I ran into some trouble trying to point spamd to a modified IO::Socket::INET6 module, because it was tainted, and won't read the PERL5LIB environment variable (it's documented in perlrun. I had to modify the sources and use "use lib".
I also had a lot of trouble trying to see why IO::Socket::INET6 fails and where. This eventually was resolved by running spamd like this:
perl -T blib/script/spamd -c -m5 -H --syslog="stderr info"
Then I could see the error clearly. Apparently I missed importing inet_ntop() from the Socket6 module, which was called by some functions that were not ran in the unit tests, and so it was only detected when spamd ran. This is one disadvantage of dynamic, symbolic languages such as Perl, and can be prevented in statically compiled languages such as C and as far as I know, Java as well.
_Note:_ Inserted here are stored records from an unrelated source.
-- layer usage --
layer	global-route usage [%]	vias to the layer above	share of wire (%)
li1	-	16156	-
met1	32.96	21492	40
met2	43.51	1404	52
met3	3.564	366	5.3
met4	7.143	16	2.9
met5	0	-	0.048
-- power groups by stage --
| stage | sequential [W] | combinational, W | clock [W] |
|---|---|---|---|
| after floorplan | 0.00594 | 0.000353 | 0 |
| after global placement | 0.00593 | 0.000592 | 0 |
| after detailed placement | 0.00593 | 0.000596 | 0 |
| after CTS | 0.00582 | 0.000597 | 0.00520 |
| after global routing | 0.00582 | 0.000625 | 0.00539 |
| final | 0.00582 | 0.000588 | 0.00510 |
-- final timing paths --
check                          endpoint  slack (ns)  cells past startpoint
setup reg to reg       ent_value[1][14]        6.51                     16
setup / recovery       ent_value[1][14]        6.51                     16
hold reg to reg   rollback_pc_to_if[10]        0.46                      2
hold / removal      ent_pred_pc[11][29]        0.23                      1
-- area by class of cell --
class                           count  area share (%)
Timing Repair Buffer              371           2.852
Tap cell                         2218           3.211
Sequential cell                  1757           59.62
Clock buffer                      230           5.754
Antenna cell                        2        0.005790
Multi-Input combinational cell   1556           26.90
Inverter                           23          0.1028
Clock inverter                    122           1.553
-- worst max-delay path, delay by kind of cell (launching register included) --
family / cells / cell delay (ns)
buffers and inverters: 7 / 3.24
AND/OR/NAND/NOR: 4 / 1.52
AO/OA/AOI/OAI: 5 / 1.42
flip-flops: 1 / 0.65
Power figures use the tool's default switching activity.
## config.mk

```make
export PLATFORM = sky130hd
export DESIGN_NAME = wb_stage
export DESIGN_NICKNAME = d
export VERILOG_FILES = /design/src/rtl/wb_stage.sv
export SDC_FILE = /design/constraint.sdc
export NUM_CORES = 1
export LEC_CHECK = 0
export CAP_MARGIN = 30
export CORE_ASPECT_RATIO = 0.75
export CORE_MARGIN = 8
export CORE_UTILIZATION = 30
export DETAILED_ROUTE_END_ITERATION = 6
export DONT_BUFFER_PORTS = 1
export GPL_ROUTABILITY_DRIVEN = 0
export SETUP_SLACK_MARGIN = 0.05
export SLEW_MARGIN = 20
export SYNTH_ARGS = -nofsm -noshare
export SYNTH_HDL_FRONTEND = slang
export SYNTH_SLANG_ARGS = --single-unit
```

## constraint.sdc

```tcl
create_clock -name clk -period 4.9 [get_ports clk]
set_clock_uncertainty 0.05 [all_clocks]
set_input_delay 0.98 -clock clk [delete_from_list [all_inputs] [get_ports clk]]
set_output_delay 0.98 -clock clk [all_outputs]
set_load 0.03 [all_outputs]
```
--- src/rtl/soft_proc_prog_mem.sv ---
// soft_proc_prog_mem: 2^PC_W x IW program RAM, one synchronous write port
// and one registered read port. Ports: clk, i_we/i_waddr/i_wdata, i_re/i_raddr/o_rdata.
module soft_proc_prog_mem #(
  parameter int PC_W = 4,
  parameter int IW   = 8
) (
  input  logic            clk,
  input  logic            i_we,
  input  logic [PC_W-1:0] i_waddr,
  input  logic [IW-1:0]   i_wdata,
  input  logic            i_re,
  input  logic [PC_W-1:0] i_raddr,
  output logic [IW-1:0]   o_rdata
);

  logic [IW-1:0] r_mem [2**PC_W];
  logic [IW-1:0] r_rdata;

  // No reset: contents survive RESET.
  always_ff @(posedge clk) begin
    if (i_we) r_mem[i_waddr] <= i_wdata;
    if (i_re) r_rdata <= r_mem[i_raddr];
  end

  assign o_rdata = r_rdata;

endmodule

--- src/rtl/soft_proc_core.sv ---
// soft_proc_core: parametrised accumulator processor, FETCH/EXEC FSM, inline
// register file and ALU. Ports: SYSCLK/RESET, step/run/pc_acc_clr control,
// manual_en/manual_instr, prog_* RAM load, dbg_addr/dbg_data, pc/acc/flags/status.
module soft_proc_core
  import soft_proc_pkg::*;
#(
  parameter int DATA_W = 8,
  parameter int REG_AW = 4,
  parameter int PC_W   = 4,
  parameter int OPND_W = 4
) (
  input  logic              SYSCLK,
  input  logic              RESET,
  input  logic              step,
  input  logic              run,
  input  logic              pc_acc_clr,
  input  logic              manual_en,
  input  logic [3+OPND_W:0] manual_instr,
  input  logic              prog_we,
  input  logic [PC_W-1:0]   prog_addr,
  input  logic [3+OPND_W:0] prog_data,
  input  logic [REG_AW-1:0] dbg_addr,
  output logic [DATA_W-1:0] dbg_data,
  output logic [PC_W-1:0]   pc,
  output logic [DATA_W-1:0] acc,
  output logic              carry,
  output logic              zero,
  output logic              halted,
  output logic              busy
);

  localparam int IW   = 4 + OPND_W;
  localparam int NREG = 2**REG_AW;

  state_t r_state, w_next;

  logic [PC_W-1:0]   r_pc;
  logic [DATA_W-1:0] r_acc;
  logic              r_carry, r_zero, r_man;
  logic [IW-1:0]     r_ir_man;
  logic [DATA_W-1:0] r_rf [NREG];

  logic [IW-1:0]     w_mem_rd, w_ir;
  logic [3:0]        w_op;
  logic [OPND_W-1:0] w_o;
  logic [REG_AW-1:0] w_ridx;
  logic [PC_W-1:0]   w_tgt;
  logic [DATA_W-1:0] w_rv, w_imm, w_b;
  logic [DATA_W:0]   w_sum, w_dif;
  logic              w_we_ok, w_start, w_cont, w_exec;
  logic              w_acc_we, w_c_we, w_c_nx, w_rf_we, w_jmp, w_hlt;
  logic [DATA_W-1:0] w_acc_nx;

  soft_proc_prog_mem #(.PC_W(PC_W), .IW(IW)) u_mem (
    .clk    (SYSCLK),
    .i_we   (w_we_ok),
    .i_waddr(prog_addr),
    .i_wdata(prog_data),
    .i_re   (r_state == FETCH),
    .i_raddr(r_pc),
    .o_rdata(w_mem_rd)
  );

  // Loads only while not executing; a clear takes priority.
  assign w_we_ok = prog_we && !pc_acc_clr &&
                   (r_state == IDLE || r_state == HALT);
  // An accepted RAM write swallows a same-cycle step/run.
  assign w_start = (step || run) && (r_state == IDLE) &&
                   !pc_acc_clr && !w_we_ok;
  assign w_exec  = (r_state == EXEC) && !pc_acc_clr;
  assign w_cont  = w_exec && !w_hlt && run;

  assign w_ir   = r_man ? r_ir_man : w_mem_rd;
  assign w_op   = f_opcode(IW_MAX'(w_ir), OPND_W);
  assign w_o    = OPND_W'(f_operand(IW_MAX'(w_ir), OPND_W));
  assign w_ridx = w_o[REG_AW-1:0];
  assign w_tgt  = w_o[PC_W-1:0];
  assign w_rv   = r_rf[w_ridx];
  assign w_imm  = DATA_W'(w_o);
  assign w_b    = (w_op == OP_ADI || w_op == OP_SUI) ? w_imm : w_rv;
  assign w_sum  = {1'b0, r_acc} + {1'b0, w_b};
  assign w_dif  = {1'b0, r_acc} - {1'b0, w_b};

  always_comb begin
    w_acc_we = 1'b0;
    w_acc_nx = r_acc;
    w_c_we   = 1'b0;
    w_c_nx   = r_carry;
    w_rf_we  = 1'b0;
    w_jmp    = 1'b0;
    w_hlt    = 1'b0;
    unique case (w_op)
      OP_NOP: ;
      OP_LOD: begin
        w_acc_we = 1'b1;
        w_acc_nx = w_rv;
      end
      OP_STR: w_rf_we = 1'b1;
      OP_ADD, OP_ADI: begin
        w_acc_we = 1'b1;
        w_acc_nx = w_sum[DATA_W-1:0];
        w_c_we   = 1'b1;
        w_c_nx   = w_sum[DATA_W];
      end
      OP_SUB, OP_SUI: begin
        w_acc_we = 1'b1;
        w_acc_nx = w_dif[DATA_W-1:0];
        w_c_we   = 1'b1;
        w_c_nx   = w_dif[DATA_W];
      end
      OP_AND: begin
        w_acc_we = 1'b1;
        w_acc_nx = r_acc & w_rv;
      end
      OP_OR: begin
        w_acc_we = 1'b1;
        w_acc_nx = r_acc | w_rv;
      end
      OP_LDI: begin
        w_acc_we = 1'b1;
        w_acc_nx = w_imm;
      end
      OP_JMP: w_jmp = 1'b1;
      OP_JNZ: w_jmp = !r_zero;
      OP_JEZ: w_jmp = r_zero;
      OP_JNC: w_jmp = !r_carry;
      OP_JC:  w_jmp = r_carry;
      OP_HLT: w_hlt = 1'b1;
      default: ;
    endcase
  end

  always_comb begin
    w_next = r_state;
    if (pc_acc_clr) begin
      w_next = IDLE;
    end else begin
      unique case (r_state)
        IDLE:  if (w_start) w_next = FETCH;
        FETCH: w_next = EXEC;
        EXEC: begin
          if (w_hlt)    w_next = HALT;
          else if (run) w_next = FETCH;
          else          w_next = IDLE;
        end
        HALT: ;
        default: w_next = IDLE;
      endcase
    end
  end

  always_ff @(posedge SYSCLK or posedge RESET) begin
    if (RESET) begin
      r_state  <= IDLE;
      r_pc     <= '0;
      r_acc    <= '0;
      r_carry  <= 1'b0;
      r_zero   <= 1'b1;
      r_man    <= 1'b0;
      r_ir_man <= '0;
    end else begin
      r_state <= w_next;
      if (r_state == FETCH) r_ir_man <= manual_instr;
      if (w_start || w_cont) r_man <= manual_en;
      if (pc_acc_clr) begin
        r_pc    <= '0;
        r_acc   <= '0;
        r_carry <= 1'b0;
        r_zero  <= 1'b1;
      end else if (w_exec) begin
        if (w_acc_we) begin
          r_acc  <= w_acc_nx;
          r_zero <= (w_acc_nx == '0);
        end
        if (w_c_we) r_carry <= w_c_nx;
        // Manual non-jumps leave pc where it was.
        if (w_jmp)                 r_pc <= w_tgt;
        else if (!w_hlt && !r_man) r_pc <= r_pc + PC_W'(1);
      end
    end
  end

  always_ff @(posedge SYSCLK or posedge RESET) begin
    if (RESET) begin
      for (int i = 0; i < NREG; i++) r_rf[i] <= '0;
    end else if (w_exec && w_rf_we) begin
      r_rf[w_ridx] <= r_acc;
    end
  end

  assign dbg_data = r_rf[dbg_addr];
  assign pc       = r_pc;
  assign acc      = r_acc;
  assign carry    = r_carry;
  assign zero     = r_zero;
  assign halted   = (r_state == HALT);
  assign busy     = (r_state == FETCH) || (r_state == EXEC);

endmodule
Well, but since the code in question was Perl, I just added tests for the functions calling inet_ntop() and added it to the imports. After installing the modified module, spamd worked again, and I submitted a new patch for inclusion into Mandriva. So the enhancements now are that the warnings have been removed, the tests passing and the test suite made more robust.
As these modifications, may be useful for other platforms besides Mandriva, I sent a message to the maintainer and other designated parties regarding resuming the maintenance of IO::Socket::INET6.
Some other lessons from this:
Right now I'm cranky and happy at the same time, because I've spent half-a-day on this bug.